The spirit and intention of these, the poems that both stridently and sagely announce Tanya Shirley’s second collection of poems, are reminiscent of 2014 OCM Bocas Prize longlisted title, Malika Booker’s Pepper Seed. As in that equally resonant work, the women in Shirley’s verses engage with their immediate Caribbean landscapes with bravery and an ancestral resilience. These similarities draw light to the significance of contemporary feminisms in Caribbean poetry, but there is no derivation in Shirley’s verse. Her voice is entirely her own, and in its sensual gaiety, its willingness to voyage through battlefields and playgrounds for inspiration, emerges a prismatic, complicated Jamaica and many of the forthright, mantle-bearing women who inhabit it.

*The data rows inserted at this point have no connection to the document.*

Source: an optimization exercise on an open RTL-to-GDS flow (aim: small area). Production flows keep margins and buffers that such runs may drop. The RTL was checked by simulation tests, not by an equivalence proof against the original design. No activity file was given, so power comes from the tool's default toggle rates.

==> flow/design.v <==
module data_memory (
   input  logic        clk,
   input  logic        rst,
   input  logic        rEnable,
   input  logic        wEnable,
   input  logic [15:0] address,
   input  logic [15:0] wData,
   output logic [15:0] rData
);
   localparam int DEPTH = 128;
   logic [6:0]       idx;
   logic             in_range;
   logic [DEPTH-1:0] row;
   logic [DEPTH-1:0] valid;
   logic [15:0]      mem [DEPTH];
   assign idx      = address[7:1];
   assign in_range = (address[15:8] == 8'h00);
   always_comb begin
      for (int i = 0; i < DEPTH; i++) row[i] = (idx == i);
   end
   always_ff @(posedge clk or negedge rst) begin
      if (!rst) valid <= '0;
      else if (wEnable && in_range) valid <= valid | row;
   end
   for (genvar i = 0; i < DEPTH; i++) begin : g_word
      always_ff @(posedge clk) begin
         if (wEnable && in_range && row[i]) mem[i] <= wData;
      end
   end
   always_comb begin
      rData = 16'h0000;
      for (int i = 0; i < DEPTH; i++) begin
         if (row[i] && valid[i]) rData = rData | mem[i];
      end
      if (!(rst && rEnable && in_range)) rData = 16'h0000;
   end
endmodule
==> flow/run.sh <==
#!/bin/bash
# synth_recipe.tcl (not shown) runs the flow's synth.tcl, then flattens the netlist and writes it again
# the make line also repeats each setting of config.mk as NAME=value (left out here)
make -C /OpenROAD-flow-scripts/flow DESIGN_CONFIG=/design/flow/config.mk WORK_HOME=/design/flow/orfs CLKGATE_MAP_FILE= SYNTH_SCRIPT=/design/flow/synth_recipe.tcl finish
==> flow/config.mk <==
export PLATFORM = sky130hd
export DESIGN_NAME = data_memory
export DESIGN_NICKNAME = data_memory
export VERILOG_FILES = /design/flow/design.v
export SDC_FILE = /design/flow/constraint.sdc
export NUM_CORES = 4
export LEC_CHECK = 0
export CAP_MARGIN = 20
export CORE_MARGIN = 2
export CORE_UTILIZATION = 40
export SLEW_MARGIN = 20
==> flow/constraint.sdc <==
create_clock -name core_clock -period 12.0 [get_ports {clk}]
set_input_delay 2.4000 -clock core_clock [delete_from_list [all_inputs] [get_ports {clk}]]
set_output_delay 2.4000 -clock core_clock [all_outputs]
set_load 0.01 [all_outputs]
==> results_dict.tcl <==
set metrics [dict create \
    run_status "no timing/DRC/antenna violations" \
    mapped_area_mm2 0.0801 \
    finalSetupViolCount 0 \
    critical_path_peak_fanout 26 \
    die_w_um 451 \
    timing.setup.critical_path_class "in2out" \
    clk_transition_reported_paths_ps 60 \
    post_synth_and_or_nand_nor_area_fraction 0.0624 \
    critPathRequiredTime_ps 9600 \
    cp-endpoint "rData[14]" \
    total_leakage_power_nw 30.1 \
    port_buffers 50 \
    worst_slew_pin_slew_ps 1370 \
    synth.top_cell.area_share 0.768 \
    avgRoutedWirePerCell_um 54.7 \
    grt_pass1_wl_um 525000 \
    drive_above_1_share 0.206 \
    postLayoutCellArea_mm2 0.0930 \
    cts_buffer_count 213 \
    startpoint "address[1]" \
    most_area_hungry_cell_type_in_the_yosys_netlist "edfxtp_1" \
    tritoncts "done" \
    peakVddDrop_uv 179 \
    seq_cells_post_synth 2176 \
    die_height_um 451 \
    synth_adder_area_share 0 \
    slew-limit-headroom 0.0898 \
    total_wire_length_after_detailed_routing_um 418000 \
    gpl.final_weighted_congestion 1.07 \
    clock_latency_at_the_later_pin_of_the_worst_skew_pair_ps 920 \
    post_drt_via_cell_ratio 7.60 \
    hold_vio_cnt_final 0 \
    number_of_cells_upsized_or_downsized_after_cts 0 \
    clock_sinks 2176 \
    synth_xor_xnor_area_share 0 \
    cp.arrival_ps 8820 \
    achievable-frequency_mhz 89.1 \
    grt_antenna_before_repair 56 \
    vias 58100 \
    layout.cells.most_common "edfxtp_1" \
    synth_compound_gate_area_share 0.112 \
    route.antenna.remaining_nets 0 \
    edff_count_synth 2048 \
    cts_root_buf "clkbuf_16" \
    postPlaceCellArea_mm2 0.0859 \
    boundary_pin_count 52 \
    clock_skew_ps 0 \
    final_net_count 4781 \
    unrepaired_setup_endpoints_after_global_routing "no" \
    cts_hold_buffers 0 \
    fraction_of_synthesized_area_in_multiplexers 0 \
    final.setup.tns_ps 0 \
    syn_avg_cell_area_um2 18.1 \
    hold-path-cell-count 1 \
    crit-reg2reg-launch "valid[12]" \
    synth_fp_nets 4472 \
    area.growth.synth_to_final_pct 16.1 \
    core_area_mm2 0.199 \
    drt-initial-drc-count 13700 \
    rrSetupSlack_ps 10810 \
    vias_in_the_first_global_route 49600 \
    detail_route.first_pass.iterations 7 \
    main_combinational_cell_family_by_area_after_synthesis "compound AO/OA/AOI/OAI gates" \
    slew_viol_final 0 \
    postSynth.topFlopCell "edfxtp_1" \
    floorplan.initialDensity 0.402 \
    async_set_or_reset_flop_fraction_in_the_synthesized_netlist 0.0588 \
    cts-root-to-sink-buffers 3 \
    cap_violations 0 \
    fp-row-count 164 \
    largest_net_degree_at_the_start_of_global_routing 88 \
    drc 0 \
    r2r_end "valid[12]" \
    min-delay-start "valid[90]" \
    timing.hold.worst.class "reg2reg" \
    layout_common_cells "2048 x edfxtp_1, 446 x a22oi_1, 362 x buf_4" \
    cp-start-kind "primary input" \
    synth.yosys.seq_area_share 0.808 \
    end_kind "output pin" \
    cts.htree.levels 4 \
    overflow 0 \
    dieArea_mm2 0.204 \
    min_period_ps 11220 \
    dp.final_hpwl_um 262000 \
    worstRegToRegCells 1 \
    ranking_of_synthesized_cells_by_area "edfxtp_1 77%, a22oi_1 4.2%, dfrtp_1 4.0%" \
    cts.repair_timing.setup_buffer_count 0 \
    min_period_over_period 0.935 \
    global_route.usage.total 0.403 \
    postSynthCellCount 4436 \
    synth_cell_types 64 \
    total_power_divided_by_cell_area_mw_per_mm2 164 \
    yosys_warnings 2 \
]
-- report_power, final --
group | total (W) | internal (W) | switching, W
Clock | 0.00669 | 0.00364 | 0.00305
Combinational | 0.000265 | 0.0000286 | 0.000237
Sequential | 0.00830 | 0.00830 | 0.000000692
Total | 0.0153 | 0.0120 | 0.00329
-- worst max-delay path, stage by stage --
cell and delay [ps]:
clkdlybuf4s50_1 1070, and4bb_1 540, and3_1 670, buf_4 380, a22oi_1 180, nand4_1 700
or4_1 910, nor4_2 810, a31oi_1 490, clkdlybuf4s50_1 610
-- stage by stage --
| stage | worst slack, ps | hold slack, ps | total power (W) | instances | utilization |
|---|---|---|---|---|---|
| final | 782 | 456 | 0.0153 | 7648 | 0.466 |
| after global routing | 1080 | 470 | 0.0155 | 7594 | 0.465 |
| after CTS | 1520 | 457 | 0.0152 | 7579 | 0.465 |
| after detailed placement | 1540 | 444 | 0.00871 | 7182 | 0.430 |
| after global placement | 1560 | 442 | 0.00870 | 7180 | 0.430 |
| after floorplan | 5190 | 430 | 0.00850 | 4436 | - |
-- metal layers --
| metal | part of all wire | track usage | vias up | wire length (um) |
|---|---|---|---|---|
| li1 | - | - | 19400 | - |
| met3 | 0.20 | 0.263 | 1989 | 82700 |
| met1 | 0.31 | 0.458 | 29200 | 130000 |
| met2 | 0.38 | 0.521 | 7508 | 161000 |
| met5 | 0.0029 | 0.0350 | - | 1230 |
| met4 | 0.10 | 0.322 | 54 | 43200 |
-- area by class of cell --
| class | instances | area [um2] |
|---|---|---|
| fillers | 16800 | 107000 |
| flip-flops and latches | 2176 | 64700 |
| multi-input cells | 1947 | 14800 |
| clock buffers | 272 | 5680 |
| well taps | 2656 | 3320 |
| repair buffers | 405 | 3180 |
| clock inverters | 125 | 1140 |
| diodes | 65 | 163 |
| inverters | 2 | 7.51 |
-- cell families (layout without fill, tap and decap cells) --
| kind of cell | after synthesis | in the layout |
|---|---|---|
| other | 0 | 65 |
| AND/OR/NAND/NOR | 835 | 835 |
| AO/OA/AOI/OAI | 1112 | 1112 |
| buffers and inverters | 313 | 804 |
| flip-flops | 2176 | 2176 |
-- flip-flops by register name, summed over array words and instances, names as in the netlist --
signal  count
valid     128
mem      2048
-- worst min-delay path by stage --
stage,end,slack (ps)
after floorplan,valid[64],430
after global placement,valid[90],440
after detailed placement,valid[70],440
after CTS,valid[70],460
after global routing,valid[90],470
final,valid[90],460
-- cell usage after synthesis (23+ instances only) --
master,count
nand4_1,97
a32o_1,27
a21oi_1,23
or2_2,127
nand2_1,56
buf_2,70
nor2_1,147
a22oi_1,446
and2_1,35
and3_1,99
nor4_1,41
a221oi_1,172
o22ai_1,31
dfrtp_1,128
edfxtp_1,2048
a32oi_1,145
clkbuf_1,209
a22o_1,169
nand3_1,95
a31oi_1,36

afterwards: timing with drivers on the ports:
How much do the figures lean on ideal ports? The routed layout below was timed once more, with nothing changed but the port constraints.
Step 1: set_driving_cell puts a clkbuf_16 on clk and a buf_2 on each other input, an assumption about the parent block.
Step 2 moves the port delays by t, midway between the first and last clock arrival at a register: inputs arrive t later, outputs are due t later. That takes back most of the time a late clock gives input paths.
a / b / c = ideal / step 1 / step 2; a / b = the first two.
t (ns): 0.993
slack for setup (ns): 0.782 / 0.758 / 0.758
worst hold slack (ns): 0.456 / 0.456 / 0.456
latest minus earliest clock arrival (ns): 0.082 / 0.083
cell pins on the clock port's net: 1
After both steps this run still meets setup and hold. For this run, drivers alone change the setup slack by -0.024 ns; drivers and shift together by -0.024 ns.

Praising the poet’s versatility in a review for Kaieteur News, Glenville Ashby calls Shirley’s variations on subject and tone “literary shape-shifting at its best,” saluting the turns of her poetic explorations as “loud and edgy; comforting and sublime; sacred and profane, while using colour, tone and cadence with precision.” The poet brings her stern attentiveness to the worst of society’s faults, in poems like “The People are Deading”, in whose grim territories “even teeth looked like dried blood and you couldn’t see anybody’s soul in the slant of greedy eyes.” In the softer yet no less impactful strains of poems such as “Grace”, suffused with the rapturous consolations of carnal love, the speaker plummets into “days when all sounds lead me to your voice… when everything is your skin and I tongue books and trees and strangers.”
“But the merchant of feathers is now a woman selling softness in these hard times, stretching rations to feed the multitudes”: so declares the second titular poem of the collection. In these lines are the manifesto of Shirley’s modern-day, fire-tested heroine archetype, she who reckons against Jamaica’s natural and human wrought disasters, distilling some respite in even the most blood-spattered of dancehalls. From battered, beautiful men to brutalized children, in the tender grave-tending hands of a family friend, and the clamorous wails of lovers and brawlers, The Merchant of Feathers offers hope amidst the horrors of home.